The death of Bob Bryar, the drummer on My Chemical Romance’s seminal 2006 emo album, brings back memories of when the band ruled every teenager’s heart
It’s 12th February 2011, two days before my 14th birthday, and I’m at my first gig. I am, specifically, high in the rafters of Wembley Arena watching My Chemical Romance. The band are touring their fourth album, Danger Days: The True Lives of the Fabulous Killjoys, but the biggest crowd reaction by far is for an 11-note piano riff that echoes through the vast building: the beginning of “Welcome to the Black Parade”.
Then, the steady drumbeat of a marching band comes in, anchoring the song until a huge drum fill brings in a faster middle section. Two-thirds in, it slows down again, and that marching beat resumes, eventually becoming the solitary sound which leads the song out. “Welcome to the Black Parade” was the lead single of The Black Parade, the band’s grand 2006 concept album about the life (and afterlife) of a man with terminal cancer. The drummer who played on it was Bob Bryar, who was in the band from 2004 to 2010, and has just died aged 44.
The Black Parade was one of emo rock’s commercial high points. It went to number two in the US and UK, and has since gone triple platinum in both countries; “Welcome to the Black Parade” topped the UK singles chart in October 2006, dethroning (in a very 2000s moment) Razorlight’s “America”. Emo’s lurch into the mainstream led to an unsurprising backlash: the genre’s bleakness, and an insistent idea that it supposedly encouraged suicide, meant My Chemical Romance was branded a “sinister cult” by the Daily Mail.
Every vaguely angsty teenager of the time had the piano opening of “Welcome to the Black Parade” etched into their brain. Though I was a few years too young to listen to The Black Parade when it came out, I did too after I caught up. The sincerity and high emotional pitch of the band, with Gerard Way singing (sometimes screaming) his heart out on every song, fitted the emotional intensity of adolescence like a black leather glove.

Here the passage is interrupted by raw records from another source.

$ cat config.mk
export PLATFORM = sky130hd
export DESIGN_NAME = divider_4_bit_seq
export DESIGN_NICKNAME = d
export VERILOG_FILES = /design/src/rtl/div_pkg.sv /design/src/rtl/full_adder_1_bit.sv /design/src/rtl/subtractor_n_bit.sv /design/src/rtl/divider_4_bit_seq.sv
export SDC_FILE = /design/constraint.sdc
export NUM_CORES = 1
export LEC_CHECK = 0
export BUFFER_PORTS_ARGS = -buffer_cell sky130_fd_sc_hd__buf_2
export CORE_MARGIN = 4
export CORE_UTILIZATION = 40
export DETAILED_ROUTE_END_ITERATION = 6
export GPL_TIMING_DRIVEN = 1
export HOLD_SLACK_MARGIN = 0.08
export PLACE_DENSITY = 0.71
export SLEW_MARGIN = 10
export SYNTH_ARGS = -nofsm -noshare
export SYNTH_HDL_FRONTEND = slang
export SYNTH_SLANG_ARGS = --single-unit
$ cat constraint.sdc
create_clock -name clk -period 5.24 [get_ports clk]
set_input_delay 0.786 -clock clk [delete_from_list [all_inputs] [get_ports clk]]
set_output_delay 0.786 -clock clk [all_outputs]
set_load 0.1 [all_outputs]
$ cat src/rtl/div_pkg.sv
// Purpose: shared types and constants for the sequential restoring divider.
// Latency: n/a (declarations only).
// Backpressure: n/a.
package div_pkg;

   // Controller states, encoded in two bits.
   typedef enum logic [1:0] {
      IDLE = 2'd0,
      RUN  = 2'd1,
      DONE = 2'd2
   } state_t;

   // Default operand width and the quotient reported on a zero divisor
   // (all ones of the operand width).
   localparam int                   DEF_WIDTH    = 4;
   localparam logic [DEF_WIDTH-1:0] DBZ_QUOTIENT = '1;

   // Iteration counter width: must hold values 0..w.
   function automatic int cnt_width(input int w);
      return $clog2(w + 1);
   endfunction

endpackage

$ cat src/rtl/full_adder_1_bit.sv
// Purpose: single-bit full adder cell used to build ripple datapaths.
// Latency: combinational.
// Backpressure: none.
// Ports: a, b, cin -> sum, cout.
module full_adder_1_bit (
   input  logic a,
   input  logic b,
   input  logic cin,
   output logic sum,
   output logic cout
);

   assign sum  = a ^ b ^ cin;
   assign cout = (a & b) | (a & cin) | (b & cin);

endmodule

$ cat src/rtl/subtractor_n_bit.sv
// Purpose: N-bit ripple subtractor, diff = a - b as a + ~b + 1.
// Latency: combinational.
// Backpressure: none.
// Ports: a, b (N bits) -> diff (N bits), no_borrow (final carry-out, 1 when a >= b).
module subtractor_n_bit #(
   parameter int N = 5
) (
   input  logic [N-1:0] a,
   input  logic [N-1:0] b,
   output logic [N-1:0] diff,
   output logic         no_borrow
);

   logic [N:0] c;

   // Carry-in of 1 supplies the +1 of the two's complement of b.
   assign c[0] = 1'b1;

   for (genvar i = 0; i < N; i++) begin : g_cell
      full_adder_1_bit u_fa (
         .a    (a[i]),
         .b    (~b[i]),
         .cin  (c[i]),
         .sum  (diff[i]),
         .cout (c[i+1])
      );
   end

   assign no_borrow = c[N];

endmodule

$ cat src/rtl/divider_4_bit_seq.sv
// Purpose: sequential restoring divider, one quotient bit per clock.
// Latency: WIDTH cycles in RUN then a one-cycle done; divide-by-zero reports done one cycle after accept.
// Backpressure: none; start is only honoured in IDLE, requests in RUN/DONE are dropped.
// Ports: clk, reset (sync, active-high), start, dividend, divisor in;
//        busy, done, quotient, remainder, div_by_zero out (results held until the next accept).
module divider_4_bit_seq
   import div_pkg::*;
#(
   parameter int WIDTH = 4
) (
   input  logic             clk,
   input  logic             reset,
   input  logic             start,
   input  logic [WIDTH-1:0] dividend,
   input  logic [WIDTH-1:0] divisor,
   output logic             busy,
   output logic             done,
   output logic [WIDTH-1:0] quotient,
   output logic [WIDTH-1:0] remainder,
   output logic             div_by_zero
);

   localparam int CW = cnt_width(WIDTH);

   state_t           state, state_nxt;
   logic [CW-1:0]    count;
   logic [WIDTH:0]   r;        // partial remainder, one guard bit wide
   logic [WIDTH-1:0] q;        // dividend shifting out, quotient shifting in
   logic [WIDTH-1:0] dvsr;

   logic [WIDTH:0]   r_shift;
   logic [WIDTH:0]   trial;
   logic             no_borrow;
   logic [WIDTH:0]   r_iter;
   logic [WIDTH-1:0] q_iter;
   logic             last_iter;

   // Bring the next dividend bit into the partial remainder. The guard bit
   // of r is always 0 here because r < divisor after every iteration.
   assign r_shift = (r << 1) | {{WIDTH{1'b0}}, q[WIDTH-1]};

   subtractor_n_bit #(
      .N (WIDTH + 1)
   ) u_sub (
      .a         (r_shift),
      .b         ({1'b0, dvsr}),
      .diff      (trial),
      .no_borrow (no_borrow)
   );

   // Restore on borrow: keep the shifted value and record a 0 quotient bit.
   assign r_iter    = no_borrow ? trial : r_shift;
   assign q_iter    = {q[WIDTH-2:0], no_borrow};
   assign last_iter = (count == CW'(WIDTH - 1));

   always_comb begin
      state_nxt = state;
      busy      = 1'b0;
      done      = 1'b0;
      case (state)
         IDLE: begin
            if (start) begin
               state_nxt = (divisor == '0) ? DONE : RUN;
            end
         end
         RUN: begin
            busy = 1'b1;
            if (last_iter) begin
               state_nxt = DONE;
            end
         end
         DONE: begin
            done      = 1'b1;
            state_nxt = IDLE;
         end
         default: state_nxt = IDLE;
      endcase
   end

   always_ff @(posedge clk) begin
      if (reset) begin
         state       <= IDLE;
         count       <= '0;
         r           <= '0;
         q           <= '0;
         dvsr        <= '0;
         quotient    <= '0;
         remainder   <= '0;
         div_by_zero <= 1'b0;
      end else begin
         state <= state_nxt;
         case (state)
            IDLE: begin
               if (start) begin
                  if (divisor != '0) begin
                     dvsr  <= divisor;
                     q     <= dividend;
                     r     <= '0;
                     count <= '0;
                  end else begin
                     // Zero divisor skips RUN and reports immediately.
                     quotient    <= {WIDTH{1'b1}};
                     remainder   <= dividend;
                     div_by_zero <= 1'b1;
                  end
               end
            end
            RUN: begin
               r     <= r_iter;
               q     <= q_iter;
               count <= count + CW'(1);
               if (last_iter) begin
                  quotient    <= q_iter;
                  remainder   <= r_iter[WIDTH-1:0];
                  div_by_zero <= 1'b0;
               end
            end
            default: ;
         endcase
      end
   end

endmodule

# ---- Word-level counts from Yosys, hierarchy flattened
# Cells that the tools add are included.
dict set report word_totals {
  mem_bits_rw 0
  latch_bits 0
  in_bits 11
  mem_count 0
  mem_bits_ro 0
  out_inout_bits 11
  reg_bits 26
}
dict set report op_classes {
  reduce_logical 8
  n_addsub 1
  mux 28
  eq_ne 7
  div_mod_pow 0
  shifts 0
  bitwise 34
  magnitude_cmp 0
  n_mul 0
}
# cell count
set op_table {}
lappend op_table {{$mux 4} 11}
lappend op_table {{$pmux 4 s2} 4}
lappend op_table {{$and 1x1->1} 11}
lappend op_table {{$or 1x1->1} 10}
lappend op_table {{$ne 2x2->1 const B} 4}
lappend op_table {{$xor 1x1->1} 7}
lappend op_table {{$mux 2} 3}
lappend op_table {{$mux 3} 2}
lappend op_table {{$pmux 3 s2} 1}
lappend op_table {{$reduce_and 3->1} 2}
lappend op_table {{$mux 1} 5}
lappend op_table {{$not 1->1} 5}
lappend op_table {{$or 5x1->5} 1}
lappend op_table {{$logic_not 4->1} 1}
lappend op_table {{$pmux 2 s2} 1}
lappend op_table {{$reduce_and 4->1} 1}
lappend op_table {{$reduce_bool 4->1} 1}
lappend op_table {{$add 3x1->3 const B} 1}
lappend op_table {{$eq 3x2->1 const B} 1}
lappend op_table {{$eq 2x1->1 const B} 1}
lappend op_table {{$eq 2x2->1 const B} 1}
lappend op_table {{$logic_not 2->1} 1}
lappend op_table {{$pmux 1 s2} 1}
lappend op_table {{$reduce_and 2->1} 1}
lappend op_table {{$reduce_bool 2->1} 1}

# ---- Depth between registers and ports, before layout
# Gate-level depths: netlist of the first run.
dict set report logic_depth {
  depth_word 19
  ltp_mapped 12
  ltp_nobuf 12
}

# ---- By module
# A second synthesis of the first run with hierarchy kept.
dict set report hier_totals {
  cells_unflattened 131
  area_unflattened_um2 1290.0
}
# mod area_per_inst_um2 cells_per_inst n_inst
set modules_own_cells {}
lappend modules_own_cells {divider_4_bit_seq 1167.4 120 1}
lappend modules_own_cells {full_adder_1_bit 20.0 1 5}
lappend modules_own_cells {subtractor_n_bit 22.5 6 1}

# ---- Worst setup path after synthesis of the first run
# Ideal clock, no wire load.
dict set report synth_path {
  path_kind {register -> register}
  from {register q[3]}
  to {register remainder[1]}
  path_stages_with_launch 13
  t_required_ns 5.154
  setup_ns 0.086
  setup_slack_ns 2.698
  arrival_ns 2.456
  path_buffers 0
  cell_sequence {dfxtp_1 inv_1 ha_1 inv_1 fa_1 inv_1 fa_1 inv_1 fa_1 or3b_2 a21oi_1 a21oi_1 a211oi_1}
}
dict set report synth_via {
  elab_chain_cells 19
  elab_cells_between_ends 23
}
# item line
set synth_lines {}
lappend synth_lines {{from (decl)} divider_4_bit_seq.sv:28} ;# logic [WIDTH-1:0] q;
lappend synth_lines {{from (signal assigned)} divider_4_bit_seq.sv:97} ;# q <= dividend;
lappend synth_lines {{from (signal assigned)} divider_4_bit_seq.sv:110} ;# q <= q_iter;
lappend synth_lines {{$or 5x1->5 *} divider_4_bit_seq.sv:40} ;# assign r_shift = (r << 1) | {{WIDTH{1'b0}}, q[WIDTH-1]};
lappend synth_lines {{$and 1x1->1} full_adder_1_bit.sv:14} ;# assign cout = (a & b) | (a & cin) | (b & cin);
lappend synth_lines {{$or 1x1->1 * (2 in a row)} full_adder_1_bit.sv:14}
lappend synth_lines {{$and 1x1->1} full_adder_1_bit.sv:14}
lappend synth_lines {{$or 1x1->1 (2 in a row)} full_adder_1_bit.sv:14}
lappend synth_lines {{$and 1x1->1} full_adder_1_bit.sv:14}
lappend synth_lines {{$or 1x1->1 (2 in a row)} full_adder_1_bit.sv:14}
lappend synth_lines {{$and 1x1->1} full_adder_1_bit.sv:14}
lappend synth_lines {{$or 1x1->1 (2 in a row)} full_adder_1_bit.sv:14}
lappend synth_lines {{$and 1x1->1} full_adder_1_bit.sv:14}
lappend synth_lines {{$or 1x1->1 (2 in a row)} full_adder_1_bit.sv:14}
lappend synth_lines {{$mux 4 *} divider_4_bit_seq.sv:52} ;# assign r_iter = no_borrow ? trial : r_shift;
lappend synth_lines {{$mux 4 *} divider_4_bit_seq.sv:112} ;# if (last_iter) begin
lappend synth_lines {{$pmux 4 s2 *} divider_4_bit_seq.sv:92} ;# case (state)
lappend synth_lines {{to (signal assigned)} divider_4_bit_seq.sv:103} ;# remainder <= dividend;
lappend synth_lines {{to (signal assigned)} divider_4_bit_seq.sv:114} ;# remainder <= r_iter[WIDTH-1:0];
lappend synth_lines {{to (decl)} divider_4_bit_seq.sv:19} ;# output logic [WIDTH-1:0] remainder,
# Every way passes the cells marked *; elsewhere a longest branch is shown, timed or not. The select of a mux whose other input is x is not followed.
# A chain may end at the register's enable or synchronous reset.

# ---- Worst setup path in the final report of the first run
# Ends and elaborated chain as after synthesis.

The Black Parade was a turning point in the band's evolution. My Chemical Romance still had a streak of the heavy, screamy sound from their first album, I Brought You My Bullets, You Brought Me Your Love. From their second, Three Cheers for Sweet Revenge, they also added hooks and melody, with songs like “I’m Not Okay (I Promise)” showing off that dark-but-catchy vibe
On The Black Parade, they enlarged their canvas even further, bringing in the grand themes and song structures of Queen and Pink Floyd. The experiment worked: along with the anthemic “Welcome to the Black Parade”, there’s horror rock (“The Sharpest Lives”), ballads (“I Don’t Love You”, “Cancer”), a vaudeville-style hidden track at the end (“Blood”), and a self-aware riff on how some adults viewed their audience (“Teenagers”).
Next year, My Chemical Romance are going on a 10-date stadium tour of North America, where they’ll play The Black Parade in full, with added resonance in the wake of Bryar's death. It’s a big, intricate album – as I discovered firsthand, when trying to learn its guitar parts – and it’s held up. Listening to it years later, free from most of the fog of my teenage years, the songs are sharp, and still provoke twinges of emotion. “We wanted to make a record you could pass down,” My Chemical Romance guitarist Ray Toro said of The Black Parade when it was released. On that, it’s probably too early to tell, but it’s certainly survived its original audience growing up.